Black Sabbath – Ozzy Osbourne, Tony Iommi, Geezer Butler, joined by hired-hand drummer Tommy Clufetos – are good at performing Black Sabbath songs. All the same, it is undeniably weird and sad to hear ten thousand-plus people wearing $40 tour t-shirts, clenching $10 Coors Light tallboys yelling the lyrics to War Pigs in an enormous hockey rink owned by the world’s tenth-largest passenger airline.

There is a big time disjoint here. As there is when Ozzy, covered in sweat and water from a bucket he kept dunking his head in, kept saying “God love you all!” after singing a song (Nativity In Black) that is a love letter to Satan. It’s very tempting (and easy) to mend this divide by chalking the whole experience up as “surreal” – the result of a weird cultural-capital juxtaposition. But it’s not surreal in a good, fun, productive way. I want something to be surreal because it stands in weird opposition to the grinding thunk of modern life, not because it so plainly expresses it.
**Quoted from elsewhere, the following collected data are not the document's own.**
## src/rtl/rr_arb_ctrl.sv

```systemverilog
// rr_arb_ctrl: round-robin arbiter controller for N requesters.
// Owns the one-hot circular priority pointer and a registered one-hot grant.
// A grant is held while its requester keeps req high. On release the
// pointer advances past the released requester, and the next winner is
// granted on the same edge (zero-bubble handover).
// Optional feature: define RR_HOLD_LIMIT_EN to force a release after
// MAX_HOLD consecutive grant cycles.
module rr_arb_ctrl #(
    parameter int N        = 4,
    parameter int MAX_HOLD = 8,
    parameter int IDW      = $clog2(N)
) (
    input  logic           clk,
    input  logic           reset,
    input  logic [N-1:0]   req,
    output logic [N-1:0]   gnt,
    output logic           gnt_valid,
    output logic [IDW-1:0] gnt_id,
    output logic [N-1:0]   prior,
    output logic           ld_prior,
    output logic           ld_ng
);

    localparam int W2 = 2 * N;

    typedef enum logic [1:0] {
        ST_RESET,
        ST_ARB,
        ST_GRANT
    } state_t;

    state_t         state;
    state_t         state_next;
    logic [N-1:0]   gnt_next;
    logic [N-1:0]   prior_next;
    logic           ld_prior_next;
    logic           ld_ng_next;

    logic [N-1:0]   rot_gnt;
    logic           owner_req;
    logic           hold_expired;
    logic           releasing;
    logic [N-1:0]   arb_ptr;
    logic [N-1:0]   below_ptr;
    logic [W2-1:0]  dbl_req;
    logic [W2-1:0]  first_dbl;
    logic [N-1:0]   win;
    logic           win_any;

    // Release detection and the pointer used for this edge's arbitration:
    // a releasing grant arbitrates against the already-advanced pointer.
    assign rot_gnt   = {gnt[N-2:0], gnt[N-1]};
    assign owner_req = |(req & gnt);
    assign releasing = (state == ST_GRANT) && (!owner_req || hold_expired);
    assign arb_ptr   = releasing ? rot_gnt : prior;

    // Double-width masked priority select: the upper copy holds all of req,
    // the lower copy only the bits at or above the pointer. Isolating the
    // lowest set bit and folding both halves gives the circular winner.
    assign below_ptr = arb_ptr - N'(1);
    assign dbl_req   = {req, req & ~below_ptr};
    assign first_dbl = dbl_req & (~dbl_req + W2'(1));
    assign win       = first_dbl[N-1:0] | first_dbl[W2-1:N];
    assign win_any   = |req;

`ifdef RR_HOLD_LIMIT_EN
    localparam int CW = $clog2(MAX_HOLD + 1);

    logic [CW-1:0] hold_cnt;
    logic [CW-1:0] hold_cnt_next;

    assign hold_expired = (hold_cnt == CW'(MAX_HOLD));

    // Hold counter: 1 on every new grant, counts grant cycles, clears when idle.
    always_comb begin
        hold_cnt_next = hold_cnt;
        if (ld_ng_next) begin
            hold_cnt_next = CW'(1);
        end else if (releasing) begin
            hold_cnt_next = '0;
        end else if (state == ST_GRANT) begin
            hold_cnt_next = hold_cnt + CW'(1);
        end
    end

    // Hold counter register.
    always_ff @(posedge clk) begin
        if (reset) begin
            hold_cnt <= '0;
        end else begin
            hold_cnt <= hold_cnt_next;
        end
    end
`else
    assign hold_expired = 1'b0;
`endif

    // Next-state, next-grant, next-pointer and strobe decode.
    always_comb begin
        state_next    = state;
        gnt_next      = gnt;
        prior_next    = prior;
        ld_prior_next = 1'b0;
        ld_ng_next    = 1'b0;
        case (state)
            ST_RESET, ST_ARB: begin
                if (win_any) begin
                    gnt_next   = win;
                    ld_ng_next = 1'b1;
                    state_next = ST_GRANT;
                end else begin
                    gnt_next   = '0;
                    state_next = ST_ARB;
                end
            end
            ST_GRANT: begin
                if (releasing) begin
                    prior_next    = rot_gnt;
                    ld_prior_next = 1'b1;
                    if (win_any) begin
                        gnt_next   = win;
                        ld_ng_next = 1'b1;
                    end else begin
                        gnt_next   = '0;
                        state_next = ST_ARB;
                    end
                end
            end
            default: begin
                state_next = ST_ARB;
                gnt_next   = '0;
            end
        endcase
    end

    // State, grant, pointer and strobe registers with synchronous reset.
    always_ff @(posedge clk) begin
        if (reset) begin
            state    <= ST_RESET;
            gnt      <= '0;
            prior    <= N'(1);
            ld_prior <= 1'b0;
            ld_ng    <= 1'b0;
        end else begin
            state    <= state_next;
            gnt      <= gnt_next;
            prior    <= prior_next;
            ld_prior <= ld_prior_next;
            ld_ng    <= ld_ng_next;
        end
    end

    // Binary index of the registered one-hot grant (0 when idle).
    always_comb begin
        gnt_id = '0;
        for (int i = 0; i < N; i++) begin
            if (gnt[i]) begin
                gnt_id = gnt_id | IDW'(i);
            end
        end
    end

    assign gnt_valid = |gnt;

endmodule

```

## config.mk

```make
export PLATFORM = sky130hd
export DESIGN_NAME = rr_arb_ctrl
export DESIGN_NICKNAME = d
export VERILOG_FILES = /design/src/rtl/rr_arb_ctrl.sv
export SDC_FILE = /design/constraint.sdc
export NUM_CORES = 1
export LEC_CHECK = 0
export BUFFER_PORTS_ARGS = -buffer_cell sky130_fd_sc_hd__buf_2
export CAP_MARGIN = 0
export CORE_MARGIN = 5
export CORE_UTILIZATION = 30
export CTS_CLUSTER_DIAMETER = 100
export CTS_CLUSTER_SIZE = 40
export DETAILED_ROUTE_END_ITERATION = 8
export HOLD_SLACK_MARGIN = 0.08
export PLACE_DENSITY = 0.62
export RECOVER_POWER = 50
export SYNTH_ARGS = -nofsm -noshare
export SYNTH_HDL_FRONTEND = slang
export SYNTH_SLANG_ARGS = --single-unit
```

## constraint.sdc

```tcl
create_clock -name clk -period 3.3 [get_ports clk]
set_clock_uncertainty 0.2 [all_clocks]
set_input_delay 0.495 -clock clk [delete_from_list [all_inputs] [get_ports clk]]
set_output_delay 0.495 -clock clk [all_outputs]
set_load 0.01 [all_outputs]
```

==> results.cfg <==
[floorplan]
start_util_pct = 31.4
row_count = 18
ios = 19
dieArea_um2 = 3740
die_w_um = 61.1
core_um2 = 2500
die_h_um = 61.1

[yosys]
yosys_warnings = 0
syn_nets = 94
synthCells = 87
synth_top_area_cell = dfxtp_1
ys_seq_area_share_pct = 30.6
ys_async_sr_fraction_pct = 0
yosysUniqueCellTypes = 40
synth_area_um2 = 785
yosys_most_used_dff = dfxtp_1
syn_avg_cell_area_um2 = 9.02
netlist_top_cells_area = dfxtp_1, a22oi_4, mux2i_1, nand2_1, a221oi_4
netlist.area_leader.share_pct = 30.6
synth_edf_count = 0
synth-seq-cells = 12

[drt]
postRouteWirelength_mm = 2.02
dr.pass1.iters = 4
vias = 751
ant_nets = 0
drt_iter0_drc = 27
avgViaCountPerCell = 5.48
drc = 0
routedWlPerCell_um = 14.8

[timing]
tns_ns = 0
finalHoldViolCount = 0
rsz0062_at_grt = false
finalSetupViolations = 0
max_freq_mhz = 343
period_minus_slack_ns = 2.91
maxSlewHeadroom_pct = 69.9
final.setup.worst_slack_ns = 0.388
finalCritPeriodShare_pct = 88.2
maxSlewViolCount = 0
tightestPinTransition_ns = 0.447

[place]
post-place-cells = 134
dpl_worst_slack_ns = 0.248
hpwlAfterDp_mm = 1.55
io_buffers = 18
gp_congestion = 0.838

[worst_setup_path]
slowest_delay_ns = 0.47
cp_max_fo = 8
worstSetupPathType = primary input to flop
rr_worst_depth = 10
start_kind = primary input
cp_slowest_cell = or3b_2
critPathCaptureType = flop
cp_data_required_time_ns = 3.26
path_delay_family = compound AO/OA/AOI/OAI gates
crit_chain = clkbuf_1 > a22oi_4 > nand3_2 > mux2_1 > inv_1 > ha_1 > or3b_2 > a32oi_1 > nor2_1 > a31oi_1 > o21ai_1
worst-path-buf-inv = 2
critPathArrivalTime_ns = 2.87
cp.depth = 11

[clocking]
clk_path_buf_depth = 2
htreeDepth = 1
clock_latency_ns = 0.26
clock-sinks = 12
cts_resized = 0
cts_made_buffers = 3
cts.hold.buffers_added = 0
cts-root-buf = clkbuf_4
clk_pin_slew_ns = 0.07
cts_tree = done
cts_setup_buffers = 0

[layout]
drive_gt1_share_pct = 27.1
final_cells = 137
num_antenna_cells = 0
syn2layout_area_growth_pct = 16.1
fin_util_pct = 36.4
fin_nets = 116
layout_common_cells = dfxtp_1, buf_2, nand2_1

[run]
cap_violations = 0

[global_routing]
grt_first_pass_wirelength_mm = 3.22
grt_usage_pct = 11.5
antenna_found_initial = 0
grt_overflow = 0
grt_pass1_vias = 652
grt_max_degree = 11

[hold_path]
whs_path_depth = 1
hp-class = flop to flop

[power_and_ir_drop]
total_power_mw = 0.459
ir_drop_mv = 0.340
leakage_nw = 0.415
p_per_area_nw_per_um2 = 504

[outcome]
status = complete, no violations
-- per-stage QoR --
step	hold WS, ns	cell area [µm²]
finish	0.305	911
global route	0.329	911
CTS	0.312	923
detailed placement	0.308	901
global placement	0.285	901
floorplan	0.264	785
-- registers in the layout (all words and copies together), names as in the netlist --
name / count
gnt: 4
ld_ng: 1
ld_prior: 1
prior: 4
state: 2
-- per-layer routing --
layer / up-vias / wire length [µm] / track usage [%]
li1: 369 / - / -
met1: 349 / 943 / 15.2
met2: 31 / 912 / 18.7
met3: 2 / 151 / 3.77
met4: 0 / 15 / 1.24
met5: - / 0 / 0
-- cell type report --
cell class,count,area [µm²]
clock buffer,3,22.5
fill,267,1590
inverter,1,3.75
multi-input combinational,71,509
sequential,12,240
tap,30,37.5
timing repair buffer,20,97.6
-- path summary, 6_finish.rpt --
kind,startpoint,to,slack [ns]
min,state[0],state[1],0.31
max,req[1],gnt[0],0.39
min reg2reg,state[0],state[1],0.31
max reg2reg,gnt[3],gnt[0],0.46
-- report_power, final --
part	switching, mW	total [mW]	internal [mW]
Clock	0.0432	0.0853	0.0422
Sequential	0.0184	0.177	0.158
Combinational	0.109	0.196	0.0876
-- cell usage after synthesis, types with 2 or more instances --
library cell / n
or2_2: 3
a31oi_1: 3
or4_1: 2
nor3_1: 2
nand3_1: 5
buf_6: 2
o31ai_1: 3
dfxtp_1: 12
nor2_1: 7
o21ai_1: 3
a22oi_4: 2
nand2_1: 10
mux2i_1: 4
a21oi_1: 3
-- kinds of logic (layout without fill, tap and decap cells) --
logic type / count (synthesis) / in the layout / share of synthesized area (%)
adders and majority gates: 1 / 1 / 1.59
AOI/OAI and AO/OA: 22 / 22 / 25.8
DFF: 12 / 12 / 30.6
buffers and inverters: 4 / 24 / 3.83
muxes: 6 / 6 / 8.45
and+or+nand+nor: 42 / 42 / 29.7
-- worst reg2reg max path, delay by kind of cell, from the launching register on --
family | cells | cell delay [ns]
AND/OR/NAND/NOR | 3 | 0.78
AO/OA/AOI/OAI | 4 | 0.73
flip-flops | 1 | 0.41
multiplexers | 1 | 0.27
adder cells (fa/ha/maj) | 1 | 0.27
buffers and inverters | 1 | 0.07
(Power assumes the default switching activity.)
It is unreasonable, probably even ludicrous, to expect this at any stadium/arena concert. Of course you’re only a consumer. The whole place is draped in crap inviting you to fork over more and more money: beer, king size Snickers bars, $80 tour hoodies, those people with clipboards trying to register you for a new credit card you don’t need and will for sure abuse just so you can get a free baseball cap or whatever.

When you’re in the Air Canada Centre, for whatever reason, you’re a punter. No matter what. You can’t not be. The particularities may be different (a hockey game, some shitty boy band, a pioneering doom metal act), but the experience is essentially the same at a nuts and bolts level. At such a scale, culture’s a substitutable widget swapped in and out to court different audiences accordingly. It’s a terrible experience.

It produces an irreconcilable disconnect between the thing you’re after (however impossible) and the thing that’s created for you. It’s like hanging out with your best friend in the house of some guy you don’t like. And if you’re sensitive to stuff like this – maybe too sensitive – the house will always win.

Maybe it’s enough to get so legitimately swept up in the moment a few times, during Behind The Wall Of Sleep and Black Sabbath and (especially) Children Of The Grave, that none of this matters and you’re not thinking about how pathetic this is and how it’s all bottom-line oriented and how none of it means anything and how it’s basically an animated wax museum version of “the real thing” and how your relationship with a band you’ve admired and enjoyed for your entire adult life is just a financial transaction, killing yourself to live, etc. Maybe that can allay that nagging hollow feeling that (per Gertrude Stein) there’s no there there. Maybe that’s enough. But I don’t know.

And would it kill them to play Sabbra Cadabra? Come on.

Correction 08/15/2013, 1:26 PM: This article originally named Black Sabbath’s touring drummer as Brad Wilk. While Wilk played on the band’s reunion record, the three original members are joined on tour by Tommy Clufetos. We regret the error.